Radio and the Technology of the Common Law in 1930s Australia: Victoria Park Racing v Taylor Revisited
Griffith Law Review, Vol. 20, No. 4, 2011
20 Pages Posted: 16 May 2012
Date Written: May, 15 2012
This article examines how radio broadcasting in Australia in the 1930s challenged the monopolies of racing clubs who exercised tight control over access to the racecourse, supported by existing laws, with minimal media reporting in the form of scores scratched on boards at the racecourse and newspaper summaries after the event. In the 1937 case of Victoria Park Racing v Taylor, commercial radio emerged as a disruptive force that changed the way races were experienced by audiences, from attendance at the racecourse to listening to a contemporaneous report of the event as it was being played on a radio receiving set. The different approaches to the ʻnovelʼ practice confronting the court reveal a dispute over the common lawʼs correct approach to dealing with new technologies more generally.

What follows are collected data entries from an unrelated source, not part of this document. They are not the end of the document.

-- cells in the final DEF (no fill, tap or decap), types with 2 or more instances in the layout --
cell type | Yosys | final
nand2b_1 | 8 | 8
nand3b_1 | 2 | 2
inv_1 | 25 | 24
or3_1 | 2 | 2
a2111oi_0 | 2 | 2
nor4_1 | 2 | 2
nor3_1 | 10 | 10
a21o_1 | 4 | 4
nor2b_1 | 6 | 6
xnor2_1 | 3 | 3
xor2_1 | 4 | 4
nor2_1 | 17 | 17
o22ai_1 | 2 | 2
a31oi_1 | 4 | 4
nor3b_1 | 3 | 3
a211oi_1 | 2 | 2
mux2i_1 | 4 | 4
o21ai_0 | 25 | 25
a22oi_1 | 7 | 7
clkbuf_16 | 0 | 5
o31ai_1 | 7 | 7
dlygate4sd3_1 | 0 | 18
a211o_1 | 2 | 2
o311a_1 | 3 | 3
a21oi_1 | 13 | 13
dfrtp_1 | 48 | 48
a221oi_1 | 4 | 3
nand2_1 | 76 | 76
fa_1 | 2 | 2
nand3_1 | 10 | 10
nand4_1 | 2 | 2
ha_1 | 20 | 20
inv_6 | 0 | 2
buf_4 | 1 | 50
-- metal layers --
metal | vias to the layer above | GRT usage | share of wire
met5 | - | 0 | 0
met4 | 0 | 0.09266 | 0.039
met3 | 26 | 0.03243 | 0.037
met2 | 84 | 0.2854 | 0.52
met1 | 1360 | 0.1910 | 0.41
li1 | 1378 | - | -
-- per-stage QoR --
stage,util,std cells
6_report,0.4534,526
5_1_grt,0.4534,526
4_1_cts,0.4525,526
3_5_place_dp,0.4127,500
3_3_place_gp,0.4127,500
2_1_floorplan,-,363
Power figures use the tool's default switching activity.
===== config.mk =====
export PLATFORM = sky130hd
export DESIGN_NAME = avmm_regbank_ws
export DESIGN_NICKNAME = d
export VERILOG_FILES = /design/src/rtl/avmm_regbank_pkg.sv /design/src/rtl/avmm_ws_gen.sv /design/src/rtl/avmm_regbank_ws.sv
export SDC_FILE = /design/constraint.sdc
export NUM_CORES = 1
export LEC_CHECK = 0
export CORE_UTILIZATION = 29
export CTS_CLUSTER_SIZE = 28
export DETAILED_ROUTE_END_ITERATION = 16
export MAX_ROUTING_LAYER = met4
export PLACE_DENSITY_LB_ADDON = 0.05
export RECOVER_POWER = 25
export SLEW_MARGIN = 30
export SYNTH_ARGS = -nofsm -noshare
export SYNTH_HDL_FRONTEND = slang
export SYNTH_SLANG_ARGS = --single-unit

===== constraint.sdc =====
create_clock -name csi_clk -period 5 [get_ports csi_clk]
set_input_delay 1 -clock csi_clk [delete_from_list [all_inputs] [get_ports csi_clk]]
set_output_delay 1 -clock csi_clk [all_outputs]
set_load 0.02 [all_outputs]

===== src/rtl/avmm_regbank_pkg.sv =====
// Shared types and limits for the Avalon-MM register bank.
// Optional byte enables: define AVMM_REGBANK_BYTEEN_EN.
package avmm_regbank_pkg;

   typedef enum logic {
      IDLE,
      WAIT
   } state_t;

   localparam int WS_CNT_W = 4;
   localparam int MAX_WAIT = 15;

endpackage


===== src/rtl/avmm_ws_gen.sv =====
// Wait-state generator: stalls each transfer for WAIT_STATES cycles.
// Asserts done in the cycle where the transfer completes.
module avmm_ws_gen
   import avmm_regbank_pkg::*;
#(
   parameter int WAIT_STATES = 1
) (
   input  logic clk,
   input  logic rst,
   input  logic req,
   output logic waitrequest,
   output logic done
);

   localparam logic [WS_CNT_W-1:0] WS = WS_CNT_W'(WAIT_STATES);

   state_t              state;
   logic [WS_CNT_W-1:0] cnt;

   assign waitrequest = req & (cnt != WS);
   assign done        = req & (cnt == WS);

   // Count stall cycles; drop back to idle on completion or abandoned request.
   always_ff @(posedge clk or posedge rst) begin
      if (rst) begin
         state <= IDLE;
         cnt   <= '0;
      end else begin
         unique case (state)
            IDLE: begin
               if (req && (WS != '0)) begin
                  state <= WAIT;
                  cnt   <= WS_CNT_W'(1);
               end
            end
            WAIT: begin
               if (!req || (cnt == WS)) begin
                  state <= IDLE;
                  cnt   <= '0;
               end else begin
                  cnt <= cnt + 1'b1;
               end
            end
            default: begin
               state <= IDLE;
               cnt   <= '0;
            end
         endcase
      end
   end

endmodule


===== src/rtl/avmm_regbank_ws.sv =====
// Avalon-MM register bank with read-back, address decode and wait states.
// Optional byte enables: define AVMM_REGBANK_BYTEEN_EN.
module avmm_regbank_ws
   import avmm_regbank_pkg::*;
#(
   parameter int                DATA_W      = 32,
   parameter int                NUM_REGS    = 4,
   parameter int                ADDR_W      = 2,
   parameter int                WAIT_STATES = 1,
   parameter logic [DATA_W-1:0] RST_VAL     = '0
) (
   input  logic                       csi_clk,
   input  logic                       rsi_reset,
   input  logic [ADDR_W-1:0]          avs_s0_address,
   input  logic                       avs_s0_write,
   input  logic [DATA_W-1:0]          avs_s0_writedata,
`ifdef AVMM_REGBANK_BYTEEN_EN
   input  logic [DATA_W/8-1:0]        avs_s0_byteenable,
`endif
   input  logic                       avs_s0_read,
   output logic [DATA_W-1:0]          avs_s0_readdata,
   output logic                       avs_s0_waitrequest,
   output logic [NUM_REGS*DATA_W-1:0] coe_s0_Dout,
   output logic [NUM_REGS-1:0]        coe_s0_update
);

   logic [DATA_W-1:0] regs [NUM_REGS];
   logic              req;
   logic              done;
   logic              wr;

   assign req = avs_s0_read | avs_s0_write;
   assign wr  = avs_s0_write & done;

   avmm_ws_gen #(
      .WAIT_STATES(WAIT_STATES)
   ) u_ws (
      .clk        (csi_clk),
      .rst        (rsi_reset),
      .req        (req),
      .waitrequest(avs_s0_waitrequest),
      .done       (done)
   );

   // Commit completed writes to the addressed register and pulse its update.
   always_ff @(posedge csi_clk or posedge rsi_reset) begin
      if (rsi_reset) begin
         for (int i = 0; i < NUM_REGS; i++) regs[i] <= RST_VAL;
         coe_s0_update <= '0;
      end else begin
         coe_s0_update <= '0;
         for (int i = 0; i < NUM_REGS; i++) begin
            if (wr && (avs_s0_address == ADDR_W'(i))) begin
`ifdef AVMM_REGBANK_BYTEEN_EN
               for (int b = 0; b < DATA_W / 8; b++) begin
                  if (avs_s0_byteenable[b])
                     regs[i][8*b +: 8] <= avs_s0_writedata[8*b +: 8];
               end
               coe_s0_update[i] <= |avs_s0_byteenable;
`else
               regs[i]          <= avs_s0_writedata;
               coe_s0_update[i] <= 1'b1;
`endif
            end
         end
      end
   end

   // Read mux: only drives data in the completion cycle of a read.
   always_comb begin
      avs_s0_readdata = '0;
      for (int i = 0; i < NUM_REGS; i++) begin
         if (avs_s0_read && done && (avs_s0_address == ADDR_W'(i)))
            avs_s0_readdata = regs[i];
      end
   end

   // Flatten the register array onto the conduit.
   always_comb begin
      coe_s0_Dout = '0;
      for (int i = 0; i < NUM_REGS; i++)
         coe_s0_Dout[i*DATA_W +: DATA_W] = regs[i];
   end

endmodule


# [Word-level counts from Yosys, hierarchy flattened]
# Index checks and enable logic that the tools add are counted.
[op_classes] n_reduce_logical=12 eq_ne=6 addsub=1 n_mux=14 bitwise=5
[op_table] op="two-way mux 32 bit" count=4
[op_table] op="logical AND 1 bit" count=9
[op_table] op="two-way mux 4 bit" count=2
[op_table] op="one-hot mux 4 bit (2 select lines)" count=1
[op_table] op="two-way mux 1 bit" count=6
[op_table] op="adder 4 x 1 -> 4 bit (second input constant)" count=1
[op_table] op="== test 2 bit (second input constant)" count=2
[op_table] op="== test 4 x 1 -> 1 bit (second input constant)" count=1
[op_table] op="!= test 4 x 1 -> 1 bit (second input constant)" count=1
[op_table] op="bitwise AND 1 bit" count=3
[op_table] op="== test 2 x 1 -> 1 bit (second input constant)" count=1
[op_table] op="zero test 2 bit" count=1
[op_table] op="!= test 2 x 1 -> 1 bit (second input constant)" count=1
[op_table] op="one-hot mux 1 bit (2 select lines)" count=1
[op_table] op="zero test 1 bit" count=1
[op_table] op="logical OR 1 bit" count=1
[op_table] op="NOT 1 bit" count=1
[op_table] op="OR 1 bit" count=1
[word_totals] output_inout_bits=165 ff_bits=137 input_bits=38 elab_cells=45

# [Logic depth before layout (Yosys ltp)]
[logic_depth] depth_word=8 depth_mapped=7 mapped_depth_nobuf=6

# [Hierarchy]
# From an unflattened synthesis, not the netlist that was laid out.
[hier_totals] cells_unflattened=467 hier_area_um2=6288.5
[by_module_without_submodules] mod="avmm_regbank_ws" area_per_inst_um2=6014.5 cells_per_inst=440 n_inst=1 seq_area_each_um2=3303.2
[by_module_without_submodules] mod="avmm_ws_gen" area_per_inst_um2=274.0 cells_per_inst=27 n_inst=1 seq_area_each_um2=125.1

# [Least setup slack after synthesis]
# No wires, ideal clock.
[synth_path] kind="in2out" startpoint="input port avs_s0_address[0]" endpoint="output port avs_s0_readdata[10]" n_path_buf=2 cell_stages=5 required_time_ns=4.000 path_slack_ns=1.973 t_arrival_ns=2.027 cell_sequence="buf_4 buf_2 mux2i_1 nor3_1 a221o_1"
[synth_between] elab_chain_len=6 word_cells_on_any_way=12 cone_classes="3 x eq/ne; 4 x mux; 5 x reduce/logical"
[synth_rtl] element="from (decl)" line_no="avmm_regbank_ws.sv:14" source="input logic [ADDR_W-1:0] avs_s0_address,"
[synth_rtl] element="zero test 2 bit" line_no="avmm_regbank_ws.sv:73" source="if (avs_s0_read && done && (avs_s0_address == ADDR_W'(i)))"
[synth_rtl] element="logical AND 1 bit" line_no="avmm_regbank_ws.sv:73"
[synth_rtl] element="two-way mux 32 bit (3 in series)" line_no="avmm_regbank_ws.sv:73"
[synth_rtl] element="two-way mux 32 bit (*)" line_no="avmm_regbank_ws.sv:73"
[synth_rtl] element="to (decl)" line_no="avmm_regbank_ws.sv:21" source="output logic [DATA_W-1:0] avs_s0_readdata,"
# Every way passes the cells marked *; elsewhere a longest branch is shown, timed or not.

# [Final worst setup path]
[layout_path] startpoint="input port avs_s0_read" endpoint="output port avs_s0_readdata[5]"
[layout_between] elab_chain_len=8 word_cells_on_any_way=11 cone_classes="4 x mux; 2 x bitwise; 5 x reduce/logical"
[layout_rtl] element="from (decl)" line_no="avmm_regbank_ws.sv:20" source="input logic avs_s0_read,"
[layout_rtl] element="OR 1 bit" line_no="avmm_regbank_ws.sv:32" source="assign req = avs_s0_read | avs_s0_write;"
[layout_rtl] element="bitwise AND 1 bit" line_no="avmm_ws_gen.sv:21" source="assign done = req & (cnt == WS);"
[layout_rtl] element="logical AND 1 bit (*)" line_no="avmm_regbank_ws.sv:73"
[layout_rtl] element="logical AND 1 bit" line_no="avmm_regbank_ws.sv:73"
[layout_rtl] element="two-way mux 32 bit (3 in series)" line_no="avmm_regbank_ws.sv:73"
[layout_rtl] element="two-way mux 32 bit (*)" line_no="avmm_regbank_ws.sv:73"
# Marks and branches as above.
--- config.mk ---
export PLATFORM = sky130hd
export DESIGN_NAME = mem_master
export DESIGN_NICKNAME = d
export VERILOG_FILES = /design/src/rtl/atk16_mem_pkg.sv /design/src/rtl/mem_req_slot.sv /design/src/rtl/mem_master.sv
export SDC_FILE = /design/constraint.sdc
export NUM_CORES = 1
export LEC_CHECK = 0
export BUFFER_PORTS_ARGS = -buffer_cell sky130_fd_sc_hd__buf_2
export CAP_MARGIN = 20
export CORE_UTILIZATION = 38
export CTS_CLUSTER_SIZE = 25
export DETAILED_ROUTE_END_ITERATION = 7
export PLACE_DENSITY = 0.69
export REMOVE_ABC_BUFFERS = 1
export SYNTH_ARGS = -nofsm -noshare
export SYNTH_HDL_FRONTEND = slang
export SYNTH_SLANG_ARGS = --single-unit
--- constraint.sdc ---
create_clock -name clk -period 2.6 [get_ports clk]
set_input_delay 0.13 -clock clk [delete_from_list [all_inputs] [get_ports clk]]
set_output_delay 0.13 -clock clk [all_outputs]
set_load 0.005 [all_outputs]
--- src/rtl/atk16_mem_pkg.sv ---
// Shared definitions for the ATK16 memory initiator: state encoding, default sizes
// and the timeout counter width helper.
package atk16_mem_pkg;

    localparam int unsigned ADDR_W_DEFAULT         = 16;
    localparam int unsigned DATA_W_DEFAULT         = 16;
    localparam int unsigned TIMEOUT_CYCLES_DEFAULT = 255;

    typedef enum logic [1:0] {
        IDLE    = 2'd0,
        ACCESS  = 2'd1,
        RELEASE = 2'd2
    } state_t;

    // Bits needed to hold a count from 0 up to max_count inclusive.
    function automatic int unsigned count_width(input int unsigned max_count);
        return (max_count < 1) ? 1 : $clog2(max_count + 1);
    endfunction

endpackage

In this case, the mechanical approach of Dixon J prevailed and the novel situation of live radio broadcast was treated as falling outside the established categories of legal protection, and therefore outside the lawʼs control. As such, the case may appear as an example of the ʻtechnologyʼ of law extended now to the law made by judges. But to end the story there would be misleading. For it would not be long before the rather different approach of the dissenting judges, and especially Evatt J, would be embraced by a later High Court as its traditionally preferred methodology for dealing with new technologies as well as other changes in the economic and social environment. As to the decision, broadcasts of live spectacles were the subject of Commonwealth legislation in 1956. Even so, it was television rather than radio that was the subject of regulation, radio having become less unruly and more amenable to licensing arrangements.